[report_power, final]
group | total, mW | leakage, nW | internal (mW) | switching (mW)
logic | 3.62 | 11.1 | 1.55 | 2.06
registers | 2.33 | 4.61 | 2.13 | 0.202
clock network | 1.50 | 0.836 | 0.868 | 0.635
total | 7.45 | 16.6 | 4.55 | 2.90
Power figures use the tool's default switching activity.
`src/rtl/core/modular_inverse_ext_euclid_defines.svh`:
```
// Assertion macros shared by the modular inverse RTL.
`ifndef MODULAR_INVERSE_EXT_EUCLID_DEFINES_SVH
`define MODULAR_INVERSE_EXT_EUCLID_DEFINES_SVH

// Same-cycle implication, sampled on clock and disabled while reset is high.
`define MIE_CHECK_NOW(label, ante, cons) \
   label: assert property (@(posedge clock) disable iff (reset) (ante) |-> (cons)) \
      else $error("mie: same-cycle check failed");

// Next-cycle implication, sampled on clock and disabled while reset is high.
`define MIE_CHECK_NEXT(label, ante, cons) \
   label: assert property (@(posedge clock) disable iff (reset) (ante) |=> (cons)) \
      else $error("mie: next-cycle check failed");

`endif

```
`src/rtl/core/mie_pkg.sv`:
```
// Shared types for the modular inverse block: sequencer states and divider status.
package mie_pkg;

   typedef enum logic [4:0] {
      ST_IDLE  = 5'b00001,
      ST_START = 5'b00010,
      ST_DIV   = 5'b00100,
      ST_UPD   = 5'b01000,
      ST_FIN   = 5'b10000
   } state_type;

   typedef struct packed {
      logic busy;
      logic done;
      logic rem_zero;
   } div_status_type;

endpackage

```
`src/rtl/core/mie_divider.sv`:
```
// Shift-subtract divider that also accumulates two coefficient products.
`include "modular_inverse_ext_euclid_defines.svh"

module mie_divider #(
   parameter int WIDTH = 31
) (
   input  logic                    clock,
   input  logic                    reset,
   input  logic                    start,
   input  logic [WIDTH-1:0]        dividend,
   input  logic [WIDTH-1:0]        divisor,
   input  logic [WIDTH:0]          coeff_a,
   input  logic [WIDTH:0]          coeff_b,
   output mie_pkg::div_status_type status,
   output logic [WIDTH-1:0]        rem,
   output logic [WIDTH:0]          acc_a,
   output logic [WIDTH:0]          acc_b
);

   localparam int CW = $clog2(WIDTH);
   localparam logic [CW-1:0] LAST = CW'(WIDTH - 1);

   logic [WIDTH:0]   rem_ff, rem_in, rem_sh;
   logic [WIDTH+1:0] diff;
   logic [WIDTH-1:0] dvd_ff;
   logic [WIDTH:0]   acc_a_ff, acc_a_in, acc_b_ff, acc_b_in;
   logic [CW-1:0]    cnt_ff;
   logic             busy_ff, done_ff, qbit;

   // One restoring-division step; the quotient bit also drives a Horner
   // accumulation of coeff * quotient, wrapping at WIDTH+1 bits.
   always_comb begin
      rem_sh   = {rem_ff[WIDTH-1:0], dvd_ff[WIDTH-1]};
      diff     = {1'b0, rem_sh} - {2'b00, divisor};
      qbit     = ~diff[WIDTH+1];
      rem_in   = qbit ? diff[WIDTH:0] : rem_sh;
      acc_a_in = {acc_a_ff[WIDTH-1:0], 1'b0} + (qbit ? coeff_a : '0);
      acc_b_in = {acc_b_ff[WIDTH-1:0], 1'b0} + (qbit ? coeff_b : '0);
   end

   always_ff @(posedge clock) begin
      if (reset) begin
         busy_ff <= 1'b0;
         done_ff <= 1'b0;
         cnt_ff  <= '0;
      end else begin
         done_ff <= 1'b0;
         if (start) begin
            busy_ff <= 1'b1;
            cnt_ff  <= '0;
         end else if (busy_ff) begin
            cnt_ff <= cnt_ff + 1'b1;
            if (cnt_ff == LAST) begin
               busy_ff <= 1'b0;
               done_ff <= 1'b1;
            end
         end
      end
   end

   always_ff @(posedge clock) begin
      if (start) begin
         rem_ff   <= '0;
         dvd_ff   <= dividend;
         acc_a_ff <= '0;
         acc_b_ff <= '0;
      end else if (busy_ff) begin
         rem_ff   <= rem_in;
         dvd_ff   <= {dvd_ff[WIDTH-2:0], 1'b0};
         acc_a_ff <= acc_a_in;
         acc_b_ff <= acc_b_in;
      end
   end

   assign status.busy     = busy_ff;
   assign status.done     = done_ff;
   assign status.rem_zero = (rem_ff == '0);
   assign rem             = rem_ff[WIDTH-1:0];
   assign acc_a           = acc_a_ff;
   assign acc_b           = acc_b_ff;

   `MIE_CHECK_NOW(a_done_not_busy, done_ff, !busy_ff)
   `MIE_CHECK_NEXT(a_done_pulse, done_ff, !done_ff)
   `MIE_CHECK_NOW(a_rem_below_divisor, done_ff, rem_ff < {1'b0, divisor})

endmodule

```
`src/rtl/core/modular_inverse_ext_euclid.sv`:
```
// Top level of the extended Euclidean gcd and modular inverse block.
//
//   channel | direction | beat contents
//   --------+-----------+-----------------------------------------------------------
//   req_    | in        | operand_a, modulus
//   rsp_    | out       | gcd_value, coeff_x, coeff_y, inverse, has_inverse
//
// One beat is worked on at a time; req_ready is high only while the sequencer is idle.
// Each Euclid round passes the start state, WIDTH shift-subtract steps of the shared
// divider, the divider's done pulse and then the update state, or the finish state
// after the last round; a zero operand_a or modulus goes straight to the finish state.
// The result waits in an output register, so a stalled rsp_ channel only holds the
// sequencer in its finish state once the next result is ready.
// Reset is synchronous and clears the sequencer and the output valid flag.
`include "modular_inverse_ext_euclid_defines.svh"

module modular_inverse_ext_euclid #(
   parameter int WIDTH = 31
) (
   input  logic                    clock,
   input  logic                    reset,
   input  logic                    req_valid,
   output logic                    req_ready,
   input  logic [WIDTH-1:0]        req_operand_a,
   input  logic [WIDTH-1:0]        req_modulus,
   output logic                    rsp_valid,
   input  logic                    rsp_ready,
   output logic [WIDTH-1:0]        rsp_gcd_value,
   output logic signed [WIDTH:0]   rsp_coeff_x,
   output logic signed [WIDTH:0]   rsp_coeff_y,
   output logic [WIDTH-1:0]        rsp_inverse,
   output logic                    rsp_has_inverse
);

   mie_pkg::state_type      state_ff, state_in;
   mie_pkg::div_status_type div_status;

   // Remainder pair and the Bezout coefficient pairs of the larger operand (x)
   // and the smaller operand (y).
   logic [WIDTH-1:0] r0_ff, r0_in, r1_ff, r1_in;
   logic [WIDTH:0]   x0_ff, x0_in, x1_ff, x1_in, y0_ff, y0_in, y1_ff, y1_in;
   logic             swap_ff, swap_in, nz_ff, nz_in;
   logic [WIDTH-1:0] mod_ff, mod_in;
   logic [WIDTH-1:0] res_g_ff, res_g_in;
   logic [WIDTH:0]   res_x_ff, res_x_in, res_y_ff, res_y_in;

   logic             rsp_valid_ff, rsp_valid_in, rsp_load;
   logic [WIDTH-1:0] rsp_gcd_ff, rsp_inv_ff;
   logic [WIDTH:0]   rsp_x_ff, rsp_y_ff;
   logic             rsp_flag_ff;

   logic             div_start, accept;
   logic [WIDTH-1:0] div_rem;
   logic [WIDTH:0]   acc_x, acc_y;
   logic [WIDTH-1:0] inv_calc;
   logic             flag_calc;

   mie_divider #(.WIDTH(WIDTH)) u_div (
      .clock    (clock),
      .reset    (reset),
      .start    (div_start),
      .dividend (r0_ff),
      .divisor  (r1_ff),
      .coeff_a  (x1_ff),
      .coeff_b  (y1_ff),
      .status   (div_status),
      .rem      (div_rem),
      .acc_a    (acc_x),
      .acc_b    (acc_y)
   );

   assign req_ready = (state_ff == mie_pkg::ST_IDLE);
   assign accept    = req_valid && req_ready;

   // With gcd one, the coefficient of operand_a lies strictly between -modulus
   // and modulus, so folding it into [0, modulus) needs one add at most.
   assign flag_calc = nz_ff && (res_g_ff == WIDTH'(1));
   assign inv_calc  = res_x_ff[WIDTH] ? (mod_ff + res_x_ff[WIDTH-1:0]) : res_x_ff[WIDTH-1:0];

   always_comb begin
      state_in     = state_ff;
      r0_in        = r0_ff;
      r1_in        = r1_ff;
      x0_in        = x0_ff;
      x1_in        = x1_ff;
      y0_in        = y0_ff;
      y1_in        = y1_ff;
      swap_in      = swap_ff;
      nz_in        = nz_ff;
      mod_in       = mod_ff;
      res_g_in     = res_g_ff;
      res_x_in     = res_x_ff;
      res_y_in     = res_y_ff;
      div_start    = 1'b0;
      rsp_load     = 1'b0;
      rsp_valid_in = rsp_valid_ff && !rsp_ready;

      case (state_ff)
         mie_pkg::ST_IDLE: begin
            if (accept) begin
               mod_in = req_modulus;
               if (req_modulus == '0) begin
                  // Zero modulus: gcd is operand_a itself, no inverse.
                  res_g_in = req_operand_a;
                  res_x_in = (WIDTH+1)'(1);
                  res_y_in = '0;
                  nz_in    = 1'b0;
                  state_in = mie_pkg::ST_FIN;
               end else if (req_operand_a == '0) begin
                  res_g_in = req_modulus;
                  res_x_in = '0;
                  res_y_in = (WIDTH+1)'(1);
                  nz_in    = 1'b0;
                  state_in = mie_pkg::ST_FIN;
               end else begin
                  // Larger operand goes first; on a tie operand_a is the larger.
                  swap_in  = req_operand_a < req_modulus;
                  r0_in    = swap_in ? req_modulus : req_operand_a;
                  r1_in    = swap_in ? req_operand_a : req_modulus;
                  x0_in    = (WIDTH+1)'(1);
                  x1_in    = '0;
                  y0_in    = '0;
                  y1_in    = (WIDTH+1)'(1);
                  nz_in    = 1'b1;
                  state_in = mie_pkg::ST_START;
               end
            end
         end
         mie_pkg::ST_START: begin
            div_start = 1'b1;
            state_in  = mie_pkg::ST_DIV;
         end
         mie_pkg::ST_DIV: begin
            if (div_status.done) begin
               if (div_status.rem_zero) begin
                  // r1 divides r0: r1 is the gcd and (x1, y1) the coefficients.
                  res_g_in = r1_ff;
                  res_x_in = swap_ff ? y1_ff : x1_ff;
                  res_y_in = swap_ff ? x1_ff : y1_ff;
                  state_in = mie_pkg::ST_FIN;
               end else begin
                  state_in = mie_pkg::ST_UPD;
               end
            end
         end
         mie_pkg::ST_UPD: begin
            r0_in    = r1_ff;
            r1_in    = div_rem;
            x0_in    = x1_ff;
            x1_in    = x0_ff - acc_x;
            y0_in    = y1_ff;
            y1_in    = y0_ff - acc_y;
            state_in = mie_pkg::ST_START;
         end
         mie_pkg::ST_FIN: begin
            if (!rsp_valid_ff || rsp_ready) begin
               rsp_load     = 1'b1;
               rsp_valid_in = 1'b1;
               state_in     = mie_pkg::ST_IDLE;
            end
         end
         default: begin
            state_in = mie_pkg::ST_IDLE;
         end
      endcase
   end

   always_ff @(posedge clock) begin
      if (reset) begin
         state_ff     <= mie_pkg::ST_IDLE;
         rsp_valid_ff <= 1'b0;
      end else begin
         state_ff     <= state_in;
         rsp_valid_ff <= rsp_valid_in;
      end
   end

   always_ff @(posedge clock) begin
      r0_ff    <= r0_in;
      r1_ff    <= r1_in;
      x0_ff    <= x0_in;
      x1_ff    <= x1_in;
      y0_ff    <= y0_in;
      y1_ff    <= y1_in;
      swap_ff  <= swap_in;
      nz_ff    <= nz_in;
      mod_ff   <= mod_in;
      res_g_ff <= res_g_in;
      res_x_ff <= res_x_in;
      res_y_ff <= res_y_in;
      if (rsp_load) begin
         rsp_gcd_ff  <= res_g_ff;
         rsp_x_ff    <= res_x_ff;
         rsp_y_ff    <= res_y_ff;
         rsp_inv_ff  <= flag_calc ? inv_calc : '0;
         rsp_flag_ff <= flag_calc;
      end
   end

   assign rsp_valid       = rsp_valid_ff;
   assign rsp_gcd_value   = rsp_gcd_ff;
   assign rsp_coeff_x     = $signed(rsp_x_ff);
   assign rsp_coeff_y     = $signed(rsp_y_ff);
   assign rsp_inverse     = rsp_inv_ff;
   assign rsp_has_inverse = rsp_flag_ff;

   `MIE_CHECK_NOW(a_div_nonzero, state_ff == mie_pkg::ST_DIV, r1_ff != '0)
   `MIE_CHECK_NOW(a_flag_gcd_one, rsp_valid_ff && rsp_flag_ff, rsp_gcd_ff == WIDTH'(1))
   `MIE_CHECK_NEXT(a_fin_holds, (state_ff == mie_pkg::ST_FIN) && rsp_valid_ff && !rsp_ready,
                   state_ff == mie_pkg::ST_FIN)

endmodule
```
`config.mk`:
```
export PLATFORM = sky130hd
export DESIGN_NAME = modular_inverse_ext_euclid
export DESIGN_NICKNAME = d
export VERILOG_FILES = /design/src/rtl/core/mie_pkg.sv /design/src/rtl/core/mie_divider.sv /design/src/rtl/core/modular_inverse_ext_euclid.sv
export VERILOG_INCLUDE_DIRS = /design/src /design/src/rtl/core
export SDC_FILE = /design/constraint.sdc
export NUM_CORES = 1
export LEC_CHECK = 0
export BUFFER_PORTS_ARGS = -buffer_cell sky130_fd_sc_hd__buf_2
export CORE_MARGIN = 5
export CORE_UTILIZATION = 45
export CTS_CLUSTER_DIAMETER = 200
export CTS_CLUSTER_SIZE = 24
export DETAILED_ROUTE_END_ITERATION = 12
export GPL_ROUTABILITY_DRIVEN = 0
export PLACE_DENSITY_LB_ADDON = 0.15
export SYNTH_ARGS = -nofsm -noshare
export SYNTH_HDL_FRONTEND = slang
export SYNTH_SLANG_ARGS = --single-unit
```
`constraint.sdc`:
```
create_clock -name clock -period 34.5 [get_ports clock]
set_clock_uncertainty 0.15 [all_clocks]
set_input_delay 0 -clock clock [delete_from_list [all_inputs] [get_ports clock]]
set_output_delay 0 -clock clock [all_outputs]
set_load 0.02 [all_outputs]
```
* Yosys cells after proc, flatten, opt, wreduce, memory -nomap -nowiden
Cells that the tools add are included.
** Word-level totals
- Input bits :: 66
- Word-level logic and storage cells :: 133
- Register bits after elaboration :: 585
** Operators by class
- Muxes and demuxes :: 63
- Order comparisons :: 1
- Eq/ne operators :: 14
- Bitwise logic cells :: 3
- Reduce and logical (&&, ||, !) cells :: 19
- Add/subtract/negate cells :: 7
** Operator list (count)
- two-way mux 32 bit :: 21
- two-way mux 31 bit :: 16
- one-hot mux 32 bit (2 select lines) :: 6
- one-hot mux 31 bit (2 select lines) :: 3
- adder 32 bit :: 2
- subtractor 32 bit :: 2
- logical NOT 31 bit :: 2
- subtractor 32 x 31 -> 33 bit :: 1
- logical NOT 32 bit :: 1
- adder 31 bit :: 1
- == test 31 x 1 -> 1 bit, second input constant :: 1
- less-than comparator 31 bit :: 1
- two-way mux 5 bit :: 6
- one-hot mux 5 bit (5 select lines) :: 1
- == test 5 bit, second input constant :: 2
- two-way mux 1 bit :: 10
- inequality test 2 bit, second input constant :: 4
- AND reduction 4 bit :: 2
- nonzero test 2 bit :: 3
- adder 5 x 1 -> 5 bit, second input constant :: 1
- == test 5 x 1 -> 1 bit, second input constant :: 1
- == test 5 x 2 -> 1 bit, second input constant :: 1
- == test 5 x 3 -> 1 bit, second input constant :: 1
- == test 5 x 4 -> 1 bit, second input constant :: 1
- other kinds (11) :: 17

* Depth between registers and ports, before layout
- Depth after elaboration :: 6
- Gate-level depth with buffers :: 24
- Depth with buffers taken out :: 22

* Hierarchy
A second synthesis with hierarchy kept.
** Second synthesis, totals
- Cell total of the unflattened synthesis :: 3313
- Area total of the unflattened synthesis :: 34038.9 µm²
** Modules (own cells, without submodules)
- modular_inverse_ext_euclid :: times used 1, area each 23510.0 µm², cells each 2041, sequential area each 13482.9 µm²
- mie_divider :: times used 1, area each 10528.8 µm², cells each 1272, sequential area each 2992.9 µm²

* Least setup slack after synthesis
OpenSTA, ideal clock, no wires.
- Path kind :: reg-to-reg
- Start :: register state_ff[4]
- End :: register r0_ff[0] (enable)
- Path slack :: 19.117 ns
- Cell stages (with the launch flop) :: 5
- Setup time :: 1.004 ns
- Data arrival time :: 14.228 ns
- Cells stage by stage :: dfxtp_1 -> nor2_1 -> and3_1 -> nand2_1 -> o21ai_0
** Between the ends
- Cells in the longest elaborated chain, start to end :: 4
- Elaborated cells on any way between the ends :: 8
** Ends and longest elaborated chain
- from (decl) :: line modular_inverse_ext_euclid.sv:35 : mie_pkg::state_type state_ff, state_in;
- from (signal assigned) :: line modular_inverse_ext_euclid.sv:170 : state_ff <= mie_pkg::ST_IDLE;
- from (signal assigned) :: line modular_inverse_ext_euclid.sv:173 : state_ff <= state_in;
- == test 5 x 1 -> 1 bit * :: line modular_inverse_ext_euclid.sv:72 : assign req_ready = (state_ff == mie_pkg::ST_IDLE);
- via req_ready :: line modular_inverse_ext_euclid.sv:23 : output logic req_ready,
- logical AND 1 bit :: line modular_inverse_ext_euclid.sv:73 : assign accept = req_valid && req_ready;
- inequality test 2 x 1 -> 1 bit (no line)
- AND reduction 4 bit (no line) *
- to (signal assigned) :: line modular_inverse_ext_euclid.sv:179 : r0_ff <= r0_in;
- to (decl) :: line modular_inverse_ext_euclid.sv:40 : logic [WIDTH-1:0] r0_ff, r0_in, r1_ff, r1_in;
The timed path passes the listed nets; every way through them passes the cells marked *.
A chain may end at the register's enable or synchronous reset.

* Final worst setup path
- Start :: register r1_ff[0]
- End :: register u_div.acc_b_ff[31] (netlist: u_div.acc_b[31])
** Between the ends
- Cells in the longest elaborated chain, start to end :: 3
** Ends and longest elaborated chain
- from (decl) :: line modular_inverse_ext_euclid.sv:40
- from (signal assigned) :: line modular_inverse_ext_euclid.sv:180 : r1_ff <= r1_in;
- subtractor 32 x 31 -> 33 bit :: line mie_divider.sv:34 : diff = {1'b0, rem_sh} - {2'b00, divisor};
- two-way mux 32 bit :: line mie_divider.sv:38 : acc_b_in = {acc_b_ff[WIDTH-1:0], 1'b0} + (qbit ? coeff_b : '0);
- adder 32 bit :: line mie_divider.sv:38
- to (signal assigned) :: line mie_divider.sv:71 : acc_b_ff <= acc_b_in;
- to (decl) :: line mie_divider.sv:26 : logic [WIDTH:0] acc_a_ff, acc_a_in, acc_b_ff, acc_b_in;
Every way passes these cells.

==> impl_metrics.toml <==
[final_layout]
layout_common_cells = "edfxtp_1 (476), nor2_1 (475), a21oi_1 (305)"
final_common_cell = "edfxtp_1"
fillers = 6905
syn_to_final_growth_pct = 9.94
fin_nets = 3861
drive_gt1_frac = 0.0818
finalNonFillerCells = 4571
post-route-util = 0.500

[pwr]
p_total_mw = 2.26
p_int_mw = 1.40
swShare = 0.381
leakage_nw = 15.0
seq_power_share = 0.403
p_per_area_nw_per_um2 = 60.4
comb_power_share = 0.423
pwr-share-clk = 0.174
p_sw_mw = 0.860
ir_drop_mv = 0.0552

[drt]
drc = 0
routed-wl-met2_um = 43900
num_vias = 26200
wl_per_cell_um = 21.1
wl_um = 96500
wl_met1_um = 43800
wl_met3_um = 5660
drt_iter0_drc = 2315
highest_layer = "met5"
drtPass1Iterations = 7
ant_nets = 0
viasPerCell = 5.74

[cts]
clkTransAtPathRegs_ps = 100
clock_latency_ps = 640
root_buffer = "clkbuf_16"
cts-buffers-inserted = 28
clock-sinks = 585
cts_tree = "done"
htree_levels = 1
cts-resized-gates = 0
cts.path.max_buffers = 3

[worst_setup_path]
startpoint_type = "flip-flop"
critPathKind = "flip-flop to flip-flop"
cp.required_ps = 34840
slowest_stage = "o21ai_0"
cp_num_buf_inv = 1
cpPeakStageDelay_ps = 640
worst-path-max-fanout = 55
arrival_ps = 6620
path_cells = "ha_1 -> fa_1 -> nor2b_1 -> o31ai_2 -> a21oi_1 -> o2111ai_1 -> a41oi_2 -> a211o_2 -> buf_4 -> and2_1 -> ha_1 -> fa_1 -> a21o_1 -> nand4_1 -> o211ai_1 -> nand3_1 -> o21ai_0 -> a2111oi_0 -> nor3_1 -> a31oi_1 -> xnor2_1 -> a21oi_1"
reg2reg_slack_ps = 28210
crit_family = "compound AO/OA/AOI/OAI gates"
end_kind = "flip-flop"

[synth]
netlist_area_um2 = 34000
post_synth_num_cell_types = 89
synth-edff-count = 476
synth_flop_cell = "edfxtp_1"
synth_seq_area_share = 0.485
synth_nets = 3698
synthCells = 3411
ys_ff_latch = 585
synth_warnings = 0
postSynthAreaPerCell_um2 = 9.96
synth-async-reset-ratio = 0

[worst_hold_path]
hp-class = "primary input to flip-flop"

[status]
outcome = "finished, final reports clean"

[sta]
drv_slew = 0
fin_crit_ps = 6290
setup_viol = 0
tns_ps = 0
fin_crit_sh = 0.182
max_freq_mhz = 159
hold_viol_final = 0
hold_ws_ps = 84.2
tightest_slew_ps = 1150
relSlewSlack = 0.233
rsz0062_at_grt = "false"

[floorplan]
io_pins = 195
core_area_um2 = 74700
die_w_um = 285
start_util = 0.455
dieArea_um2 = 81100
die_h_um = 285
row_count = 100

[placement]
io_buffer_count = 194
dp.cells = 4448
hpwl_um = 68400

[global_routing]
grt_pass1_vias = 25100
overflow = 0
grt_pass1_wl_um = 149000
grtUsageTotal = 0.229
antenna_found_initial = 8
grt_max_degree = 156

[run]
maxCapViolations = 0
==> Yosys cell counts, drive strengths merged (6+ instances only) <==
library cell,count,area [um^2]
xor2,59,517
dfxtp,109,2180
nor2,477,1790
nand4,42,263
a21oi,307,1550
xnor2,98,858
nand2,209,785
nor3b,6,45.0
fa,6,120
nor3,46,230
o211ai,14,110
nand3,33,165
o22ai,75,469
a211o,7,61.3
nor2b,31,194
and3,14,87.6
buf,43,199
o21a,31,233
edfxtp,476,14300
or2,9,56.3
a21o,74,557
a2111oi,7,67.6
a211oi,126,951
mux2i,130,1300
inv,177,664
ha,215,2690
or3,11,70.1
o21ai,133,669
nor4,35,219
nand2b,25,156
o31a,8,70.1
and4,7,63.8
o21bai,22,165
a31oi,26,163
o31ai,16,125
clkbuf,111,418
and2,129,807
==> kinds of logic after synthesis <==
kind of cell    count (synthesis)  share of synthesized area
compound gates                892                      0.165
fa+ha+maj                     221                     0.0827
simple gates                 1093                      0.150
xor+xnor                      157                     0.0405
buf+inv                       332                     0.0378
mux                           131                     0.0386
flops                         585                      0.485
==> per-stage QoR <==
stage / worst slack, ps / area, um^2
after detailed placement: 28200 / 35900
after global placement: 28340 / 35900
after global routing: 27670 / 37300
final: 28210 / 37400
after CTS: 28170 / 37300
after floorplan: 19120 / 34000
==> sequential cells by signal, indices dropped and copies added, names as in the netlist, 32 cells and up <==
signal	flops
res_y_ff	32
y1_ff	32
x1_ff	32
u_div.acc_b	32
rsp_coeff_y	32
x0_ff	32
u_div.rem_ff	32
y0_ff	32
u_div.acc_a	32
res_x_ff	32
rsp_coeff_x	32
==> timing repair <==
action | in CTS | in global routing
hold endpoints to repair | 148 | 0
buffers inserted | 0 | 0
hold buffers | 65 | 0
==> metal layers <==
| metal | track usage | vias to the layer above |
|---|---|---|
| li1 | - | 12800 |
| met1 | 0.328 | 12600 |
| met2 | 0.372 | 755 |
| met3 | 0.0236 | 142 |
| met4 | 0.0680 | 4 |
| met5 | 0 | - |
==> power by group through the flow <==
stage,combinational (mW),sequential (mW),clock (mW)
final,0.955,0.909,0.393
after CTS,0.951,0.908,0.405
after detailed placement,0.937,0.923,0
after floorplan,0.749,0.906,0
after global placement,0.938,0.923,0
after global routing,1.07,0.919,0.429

* [Exercise aim] Beginning at the line above that contains "- to (signal assigned) :: line mie_divider.sv:71", return each line exactly through the line that contains "reg2reg_slack_ps = 28210", and no others.

* [Result for this task]
- to (signal assigned) :: line mie_divider.sv:71 : acc_b_ff <= acc_b_in;
- to (decl) :: line mie_divider.sv:26 : logic [WIDTH:0] acc_a_ff, acc_a_in, acc_b_ff, acc_b_in;
Every way passes these cells.

==> impl_metrics.toml <==
[final_layout]
layout_common_cells = "edfxtp_1 (476), nor2_1 (475), a21oi_1 (305)"
final_common_cell = "edfxtp_1"
fillers = 6905
syn_to_final_growth_pct = 9.94
fin_nets = 3861
drive_gt1_frac = 0.0818
finalNonFillerCells = 4571
post-route-util = 0.500

[pwr]
p_total_mw = 2.26
p_int_mw = 1.40
swShare = 0.381
leakage_nw = 15.0
seq_power_share = 0.403
p_per_area_nw_per_um2 = 60.4
comb_power_share = 0.423
pwr-share-clk = 0.174
p_sw_mw = 0.860
ir_drop_mv = 0.0552

[drt]
drc = 0
routed-wl-met2_um = 43900
num_vias = 26200
wl_per_cell_um = 21.1
wl_um = 96500
wl_met1_um = 43800
wl_met3_um = 5660
drt_iter0_drc = 2315
highest_layer = "met5"
drtPass1Iterations = 7
ant_nets = 0
viasPerCell = 5.74

[cts]
clkTransAtPathRegs_ps = 100
clock_latency_ps = 640
root_buffer = "clkbuf_16"
cts-buffers-inserted = 28
clock-sinks = 585
cts_tree = "done"
htree_levels = 1
cts-resized-gates = 0
cts.path.max_buffers = 3

[worst_setup_path]
startpoint_type = "flip-flop"
critPathKind = "flip-flop to flip-flop"
cp.required_ps = 34840
slowest_stage = "o21ai_0"
cp_num_buf_inv = 1
cpPeakStageDelay_ps = 640
worst-path-max-fanout = 55
arrival_ps = 6620
path_cells = "ha_1 -> fa_1 -> nor2b_1 -> o31ai_2 -> a21oi_1 -> o2111ai_1 -> a41oi_2 -> a211o_2 -> buf_4 -> and2_1 -> ha_1 -> fa_1 -> a21o_1 -> nand4_1 -> o211ai_1 -> nand3_1 -> o21ai_0 -> a2111oi_0 -> nor3_1 -> a31oi_1 -> xnor2_1 -> a21oi_1"
reg2reg_slack_ps = 28210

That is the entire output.